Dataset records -

....................

### src/sv/iae_pkg.sv
`timescale 1ns / 1ps
package iae_pkg;

  localparam int STACK_DEPTH = 4;
  localparam int FRAC_BITS   = 24;
  localparam int VAL_W       = 48;
  localparam int CNT_W       = $clog2(STACK_DEPTH + 1);
  localparam int ADDR_W      = $clog2(STACK_DEPTH);
  localparam int HALF_W      = VAL_W / 2;
  localparam int PROD_W      = 2 * VAL_W;
  localparam int DIVD_W      = VAL_W + FRAC_BITS;
  localparam int DCNT_W      = $clog2(DIVD_W + 1);
  localparam int SCALE_W     = FRAC_BITS;
  localparam int INT_W       = VAL_W + 4;
  localparam int CHAR_W      = 8;
  localparam int IN_TDATA_W  = 8;
  localparam int OUT_TDATA_W = 56;

  localparam logic [VAL_W-1:0] MAX_POS = {1'b0, {(VAL_W-1){1'b1}}};
  localparam logic [VAL_W-1:0] MIN_NEG = {1'b1, {(VAL_W-1){1'b0}}};

  // one tenth, rounded half up
  localparam logic [SCALE_W-1:0] TENTH =
    SCALE_W'(((64'd1 << FRAC_BITS) + 64'd5) / 64'd10);
  // floor(v / 10) == (v * RECIP10) >> RECIP_SH for any 32-bit v
  localparam logic [31:0] RECIP10  = 32'hCCCC_CCCD;
  localparam int          RECIP_SH = 35;

  localparam logic [CHAR_W-1:0] CH_0     = 8'h30;
  localparam logic [CHAR_W-1:0] CH_9     = 8'h39;
  localparam logic [CHAR_W-1:0] CH_PLUS  = 8'h2B;
  localparam logic [CHAR_W-1:0] CH_MINUS = 8'h2D;
  localparam logic [CHAR_W-1:0] CH_STAR  = 8'h2A;
  localparam logic [CHAR_W-1:0] CH_SLASH = 8'h2F;
  localparam logic [CHAR_W-1:0] CH_DOT   = 8'h2E;
  localparam logic [CHAR_W-1:0] CH_SPACE = 8'h20;

  // bit 1 is the precedence class
  typedef enum logic [1:0] {
    OP_ADD = 2'd0,
    OP_SUB = 2'd1,
    OP_MUL = 2'd2,
    OP_DIV = 2'd3
  } op_e;

  typedef enum logic [1:0] {
    ST_OK   = 2'd0,
    ST_DIV0 = 2'd1,
    ST_OVF  = 2'd2,
    ST_MALF = 2'd3
  } status_e;

  typedef enum logic [1:0] {
    DIG_NONE  = 2'd0,
    DIG_START = 2'd1,
    DIG_INT   = 2'd2,
    DIG_FRAC  = 2'd3
  } dig_e;

  typedef struct packed {
    dig_e              dig;
    logic [3:0]        digit;
    logic              num_we;
    logic              num_wsel_res;
    logic [ADDR_W-1:0] num_waddr;
    logic [ADDR_W-1:0] num_raddr;
    logic              op_we;
    logic [ADDR_W-1:0] op_waddr;
    op_e               op_wdata;
    logic [ADDR_W-1:0] op_raddr;
    logic              load_y;
    logic              alu_start;
    logic              out_load;
    logic              out_zero;
  } dp_cmd_t;

  typedef struct packed {
    logic digit_ovf;
    logic alu_done;
    logic alu_ovf;
    logic alu_div0;
    op_e  op_top;
  } dp_stat_t;

  // divide by zero and malformed input lock the status; overflow yields to them
  function automatic status_e raise_err(input status_e cur, input status_e code);
    if (cur == ST_OK || (cur == ST_OVF && code != ST_OVF)) begin
      return code;
    end
    return cur;
  endfunction

endpackage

....................

EXERCISE - Retype every entry above, word for word.

ANSWER TO THE PROBLEM -
### src/sv/iae_pkg.sv
`timescale 1ns / 1ps
package iae_pkg;

  localparam int STACK_DEPTH = 4;
  localparam int FRAC_BITS   = 24;
  localparam int VAL_W       = 48;
  localparam int CNT_W       = $clog2(STACK_DEPTH + 1);
  localparam int ADDR_W      = $clog2(STACK_DEPTH);
  localparam int HALF_W      = VAL_W / 2;
  localparam int PROD_W      = 2 * VAL_W;
  localparam int DIVD_W      = VAL_W + FRAC_BITS;
  localparam int DCNT_W      = $clog2(DIVD_W + 1);
  localparam int SCALE_W     = FRAC_BITS;
  localparam int INT_W       = VAL_W + 4;
  localparam int CHAR_W      = 8;
  localparam int IN_TDATA_W  = 8;
  localparam int OUT_TDATA_W = 56;

  localparam logic [VAL_W-1:0] MAX_POS = {1'b0, {(VAL_W-1){1'b1}}};
  localparam logic [VAL_W-1:0] MIN_NEG = {1'b1, {(VAL_W-1){1'b0}}};

  // one tenth, rounded half up
  localparam logic [SCALE_W-1:0] TENTH =
    SCALE_W'(((64'd1 << FRAC_BITS) + 64'd5) / 64'd10);
  // floor(v / 10) == (v * RECIP10) >> RECIP_SH for any 32-bit v
  localparam logic [31:0] RECIP10  = 32'hCCCC_CCCD;
  localparam int          RECIP_SH = 35;

  localparam logic [CHAR_W-1:0] CH_0     = 8'h30;
  localparam logic [CHAR_W-1:0] CH_9     = 8'h39;
  localparam logic [CHAR_W-1:0] CH_PLUS  = 8'h2B;
  localparam logic [CHAR_W-1:0] CH_MINUS = 8'h2D;
  localparam logic [CHAR_W-1:0] CH_STAR  = 8'h2A;
  localparam logic [CHAR_W-1:0] CH_SLASH = 8'h2F;
  localparam logic [CHAR_W-1:0] CH_DOT   = 8'h2E;
  localparam logic [CHAR_W-1:0] CH_SPACE = 8'h20;

  // bit 1 is the precedence class
  typedef enum logic [1:0] {
    OP_ADD = 2'd0,
    OP_SUB = 2'd1,
    OP_MUL = 2'd2,
    OP_DIV = 2'd3
  } op_e;

  typedef enum logic [1:0] {
    ST_OK   = 2'd0,
    ST_DIV0 = 2'd1,
    ST_OVF  = 2'd2,
    ST_MALF = 2'd3
  } status_e;

  typedef enum logic [1:0] {
    DIG_NONE  = 2'd0,
    DIG_START = 2'd1,
    DIG_INT   = 2'd2,
    DIG_FRAC  = 2'd3
  } dig_e;

  typedef struct packed {
    dig_e              dig;
    logic [3:0]        digit;
    logic              num_we;
    logic              num_wsel_res;
    logic [ADDR_W-1:0] num_waddr;
    logic [ADDR_W-1:0] num_raddr;
    logic              op_we;
    logic [ADDR_W-1:0] op_waddr;
    op_e               op_wdata;
    logic [ADDR_W-1:0] op_raddr;
    logic              load_y;
    logic              alu_start;
    logic              out_load;
    logic              out_zero;
  } dp_cmd_t;

  typedef struct packed {
    logic digit_ovf;
    logic alu_done;
    logic alu_ovf;
    logic alu_div0;
    op_e  op_top;
  } dp_stat_t;

  // divide by zero and malformed input lock the status; overflow yields to them
  function automatic status_e raise_err(input status_e cur, input status_e code);
    if (cur == ST_OK || (cur == ST_OVF && code != ST_OVF)) begin
      return code;
    end
    return cur;
  endfunction

endpackage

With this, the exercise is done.